Seniors Rich Lane and Mike Johnson take first place at Virginia Junior Academy of Science
Paper and talk, "Range of a pitched baseball as a function of spin" takes top award
An ingenious experiment won seniors Rich Lane and Mike Johnson the top physics award at last week's Virginia Junior Academy of Science meeting.
In a paper and presentation titled "Range of a pitched baseball as a function of spin," the students confirmed the accuracy of a formula developed in 1986 by Tulane professors R. G. Watts and S. Baroni. This formula, which describes the distance a baseball will travel in terms of its rate of spin, had not previously been tested with any thoroughness. To do so involved a number of difficulties, as to confirm the equation one needed to measure a number of variables simultaneously: the speed at which the ball was traveling, the rate at which it was spinning, and the distance that the ball would fly under real-world conditions.
To capture this data, Lane and Johnson set up a pitching machine, a high-speed camera, and a strobe light in the Barbee Gym. After turning out all the lights, they triggered the pitching machine to throw balls over the strobe light, which allowed them to capture multiple, successive images of the ball in a single photograph as it was flying swiftly through the air. When it hit the ground, they recorded the distance it had traveled.

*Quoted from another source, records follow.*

From an optimization exercise on the open Yosys and OpenROAD flow, aimed at small area and a short achievable clock period; shortcuts taken in it are not production practice. Function was checked by simulation only, so behaviour that the tests miss may differ from the original. Power figures rest on the tool's default switching activity, not on a simulated workload.

==> flow/design.v <==
`timescale 1ns/1ns
module fifo_75x32 (
  input  wire        clk,
  input  wire        srst,
  input  wire [73:0] din,
  input  wire        wr_en,
  input  wire        wr_en_next,    
  input  wire        rd_en,
  output wire [73:0] rdata,
  output reg         rvalid,
  output reg         rfirst,
  output reg         rlast,
  output reg         full,
  output reg         empty
);
reg [4:0]  wptr;    
reg [31:0] rsel;    
reg [5:0]  count;
reg [31:0] we;      
wire do_wr = wr_en & ~full;
wire do_rd = rd_en & ~empty;
wire [31:0] rnext = {rsel[30:0], rsel[31]};    
reg [73:0] mem [0:31];
genvar g;
generate
  for (g = 0; g < 32; g = g + 1) begin : row
    always @(posedge clk)
      if (we[g])
        mem[g] <= din;
  end
endgenerate
reg [73:0] rd_or;
reg        nf, nl;
integer i;
always @(*) begin
  rd_or = 74'd0;
  nf = 1'b0;
  nl = 1'b0;
  for (i = 0; i < 32; i = i + 1) begin
    rd_or = rd_or | (mem[i] & {74{rsel[i]}});
    nf = nf | (mem[i][73] & rnext[i]);
    nl = nl | (mem[i][64] & rnext[i]);
  end
end
assign rdata = rd_or;
wire [4:0]  wptr_nx = wptr + {4'd0, do_wr};
wire        full_nx = full ? ~do_rd : (count == 6'd31) & do_wr & ~do_rd;
always @(posedge clk) begin
  if (srst)
    we <= 32'd0;
  else
    we <= {31'd0, wr_en_next & ~full_nx} << wptr_nx;
end
always @(posedge clk) begin
  if (srst) begin
    wptr   <= 5'd0;
    rsel   <= 32'h80000000;
    count  <= 6'd0;
    full   <= 1'b0;
    empty  <= 1'b1;
    rvalid <= 1'b0;
    rfirst <= 1'b0;
    rlast  <= 1'b0;
  end
  else begin
    rvalid <= do_rd;
    rfirst <= do_rd & nf;
    rlast  <= do_rd & nl;
    wptr <= wptr_nx;
    if (do_rd)
      rsel <= rnext;
    case ({do_wr, do_rd})
      2'b10: begin
        count <= count + 6'd1;
        full  <= (count == 6'd31);
        empty <= 1'b0;
      end
      2'b01: begin
        count <= count - 6'd1;
        full  <= 1'b0;
        empty <= (count == 6'd1);
      end
      default: ;
    endcase
  end
end
endmodule
`timescale 1ns/1ns
module db_req (
	input log_clk,
	input log_rst,
	input wire [15:0] src_id,
	input wire [15:0] des_id,
	input wire self_check_in,
	input wire nwr_req_in,
	output reg rapidIO_ready_o,
	input wire link_initialized,
	output reg nwr_ready_o,
	output reg nwr_busy_o,
	output wire nwr_done_o,
	output go,
	output wire user_tready_o,
	input wire [33:0] user_addr,
	input wire [3:0] user_ftype,
	input wire [3:0] user_ttype,
	input wire [11:0] user_tsize_in,
	input wire [63:0] user_tdata_in,
	input wire user_tvalid_in,
	input wire [7:0] user_tkeep_in,
	input wire user_tlast_in,
	output reg 			ireq_tvalid_o,
	input wire 			ireq_tready_in,
	output reg 			ireq_tlast_o,
	output reg [63:0]	ireq_tdata_o,
	output reg [7:0] 	ireq_tkeep_o,
	output reg [31:0] 	ireq_tuser_o,
	input             iresp_tvalid_in,
	output wire        iresp_tready_o,
	input             iresp_tlast_in,
	input      [63:0] iresp_tdata_in,
	input       [7:0] iresp_tkeep_in,
	input      [31:0] iresp_tuser_in
	);
localparam [3:0] DOORB = 4'hA;
localparam [3:0] NWR = 4'h5;
localparam [3:0] TNWR   = 4'h4;
localparam [2:0] IDLE_s = 3'h0;
localparam [2:0] DB_REQ_s = 3'h1;
localparam [2:0] DB_RESP_s = 3'h2;
localparam [2:0] NWR_s = 3'h3;
reg [2:0] state;
reg  [3:0] rst_cnt;
reg        log_rst_q;
always @(posedge log_clk or posedge log_rst) begin
	if (log_rst) begin
		rst_cnt   <= 4'd0;
		log_rst_q <= 1'b1;
	end
	else if (log_rst_q) begin
		rst_cnt <= rst_cnt + 4'd1;
		if (rst_cnt == 4'd15)
			log_rst_q <= 1'b0;
	end
end
reg nwr_done;
reg db_req_ena;
reg bit_reverse;
reg addr_bit;       
reg [4:0] nwr_8byte_cnt;
reg [4:0] nwr_packect_transfer_cnt;
reg [4:0] packect_transfer_times;
wire resp_hdr = (iresp_tdata_in[55:52] == DOORB) && (iresp_tuser_in[31:16] == 16'h00f0);
wire target_ready = resp_hdr && (iresp_tdata_in[31:16] == 16'h0100);
wire target_busy  = resp_hdr && (iresp_tdata_in[31:16] == 16'h01ff);
reg user_tvalid_r;
reg [63:0] user_tdata_r;
reg user_tlast_r;
reg [7:0] user_tkeep_r;
reg user_first_r;
reg [7:0] user_size;    
always @(posedge log_clk) begin
	if (log_rst_q)
		user_tvalid_r <= 1'b0;
	else
		user_tvalid_r <= user_tvalid_in;
	user_tdata_r <= user_tdata_in;
	user_tkeep_r <= user_tkeep_in;
	user_tlast_r <= user_tlast_in;
	user_first_r <= ~user_tvalid_r & user_tvalid_in;
	if (~user_tvalid_r & user_tvalid_in)
		user_size <= user_tdata_in[7:0];
end
reg fifo_rd_en;
wire [73:0] fifo_rdata;
wire fifo_rvalid, fifo_rfirst, fifo_rlast, fifo_full, fifo_empty;
fifo_75x32 user_data_fifo (
	.clk(log_clk),
	.srst(log_rst_q),
	.din({user_first_r, user_tkeep_r, user_tlast_r, user_tdata_r}),
	.wr_en(user_tvalid_r),
	.wr_en_next(user_tvalid_in),
	.rd_en(fifo_rd_en),
	.rdata(fifo_rdata),
	.rvalid(fifo_rvalid),
	.rfirst(fifo_rfirst),
	.rlast(fifo_rlast),
	.full(fifo_full),
	.empty(fifo_empty)
);
assign user_tready_o = ~fifo_full;
wire current_user_valid = fifo_rvalid;
wire current_user_first = fifo_rfirst;
wire current_user_last  = fifo_rlast;
wire [63:0] current_user_data = fifo_rdata[63:0];
reg [7:0] keep_hold;
wire [7:0] current_user_keep = fifo_rvalid ? fifo_rdata[72:65] : keep_hold;
always @(posedge log_clk) begin
	if (log_rst_q)
		keep_hold <= 8'h0;
	else
		keep_hold <= current_user_keep;
end
always @(posedge log_clk) begin
	if (log_rst_q) begin
		state <= IDLE_s;
		nwr_ready_o <= 1'b0;
		nwr_busy_o <= 1'b0;
	end
	else begin
		case (state)
		IDLE_s: begin
			if (db_req_ena || self_check_in)
				state <= DB_REQ_s;
			else if (nwr_req_in)
				state <= NWR_s;
		end
		DB_REQ_s: begin
			if (ireq_tready_in)
				state <= DB_RESP_s;
		end
		DB_RESP_s: begin
			if (target_ready) begin
				nwr_ready_o <= 1'b1;
				state <= IDLE_s;
			end
			else if (target_busy) begin
				nwr_busy_o <= 1'b1;
				state <= IDLE_s;
			end
			else begin
				nwr_ready_o <= 1'b0;
				nwr_busy_o <= 1'b0;
			end
		end
		NWR_s: begin
			nwr_ready_o <= 1'b0;
			if (nwr_done)
				state <= IDLE_s;
		end
		default: state <= IDLE_s;
		endcase
	end
end
assign iresp_tready_o = 1'b1;
assign nwr_done_o = nwr_done;
assign go = 1'b0;
always @(posedge log_clk) begin
	if (log_rst_q) begin
		ireq_tvalid_o <= 1'b0;
		ireq_tlast_o <= 1'b0;
		ireq_tdata_o <= 64'h0;
		ireq_tkeep_o <= 8'h0;
		ireq_tuser_o <= 32'h0;
		fifo_rd_en <= 1'b0;
		nwr_8byte_cnt <= 5'h0;
		nwr_packect_transfer_cnt <= 5'h0;
		nwr_done <= 1'b0;
		rapidIO_ready_o <= 1'b1;
		db_req_ena <= 1'b0;
		packect_transfer_times <= 5'h0;
	end
	else begin
		ireq_tvalid_o <= 1'b0;
		ireq_tlast_o <= 1'b0;
		ireq_tdata_o <= 64'h0;
		ireq_tkeep_o <= 8'hff;
		ireq_tuser_o <= 32'h0;
		fifo_rd_en <= 1'b0;
		nwr_done <= 1'b0;
		rapidIO_ready_o <= (state == IDLE_s) || (state[2]);
		case (state)
		DB_REQ_s: begin
			db_req_ena <= 1'b0;
			if (ireq_tready_in) begin
				ireq_tdata_o <= {8'h00, DOORB, 4'h0, 1'b0, 2'h1, 1'b0, 12'b0,
				                 db_req_ena ? {6'h0, 1'b1, 8'h0, ~addr_bit} : 16'h0101, 16'h0};
				ireq_tvalid_o <= 1'b1;
				ireq_tlast_o <= 1'b1;
				ireq_tuser_o <= {src_id, des_id};
			end
		end
		DB_RESP_s: begin
			db_req_ena <= 1'b0;
		end
		NWR_s: begin
			db_req_ena <= 1'b1;
			if (current_user_last || ireq_tlast_o)
				fifo_rd_en <= 1'b0;
			else
				fifo_rd_en <= ~fifo_empty;
			ireq_tdata_o <= current_user_first ? {7'h0, bit_reverse, NWR, TNWR,
						1'b0, 2'h1, 1'b0, user_size, 2'h0, 13'h0, addr_bit, 20'h0}
						: (current_user_valid ? current_user_data : 64'h0);
			ireq_tvalid_o <= current_user_valid & ~ireq_tlast_o;
			ireq_tkeep_o <= current_user_keep;
			if (current_user_first) begin
				nwr_8byte_cnt <= 5'h0;
				nwr_packect_transfer_cnt <= 5'h0;
			end
			else if (current_user_valid) begin
				if (nwr_8byte_cnt == 5'd31)
					nwr_packect_transfer_cnt <= nwr_packect_transfer_cnt + 5'h1;
				nwr_8byte_cnt <= nwr_8byte_cnt + 5'h1;
			end
			if (current_user_last) begin
				nwr_8byte_cnt <= 5'h0;
				nwr_done <= 1'b1;
			end
			if (current_user_first)
				packect_transfer_times <= current_user_data[12:8];
			if (nwr_packect_transfer_cnt == packect_transfer_times)
				ireq_tlast_o <= current_user_last;
			else
				ireq_tlast_o <= (nwr_8byte_cnt == 5'd31);
		end
		default: ;
		endcase
	end
end
always @(posedge log_clk) begin
	if (log_rst_q)
		bit_reverse <= 1'b0;
	else if (nwr_done)
		bit_reverse <= ~bit_reverse;
end
always @(posedge log_clk) begin
	if (log_rst_q)
		addr_bit <= 1'b0;
	else
		addr_bit <= bit_reverse;
end
endmodule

After spending two days configuring this setup and recording data, Johnson and Lane imported the photographs into an image editing program and altered the colors so that the baseball's seams were easier to see. They then could measure its rate of rotation and the distance it had traveled between the different images of the ball, which had been created lit by the strobe light at a constant interval.
The paper, which they presented at Woodberry's own Physics Colloquium in late April, received first prize in the physics category.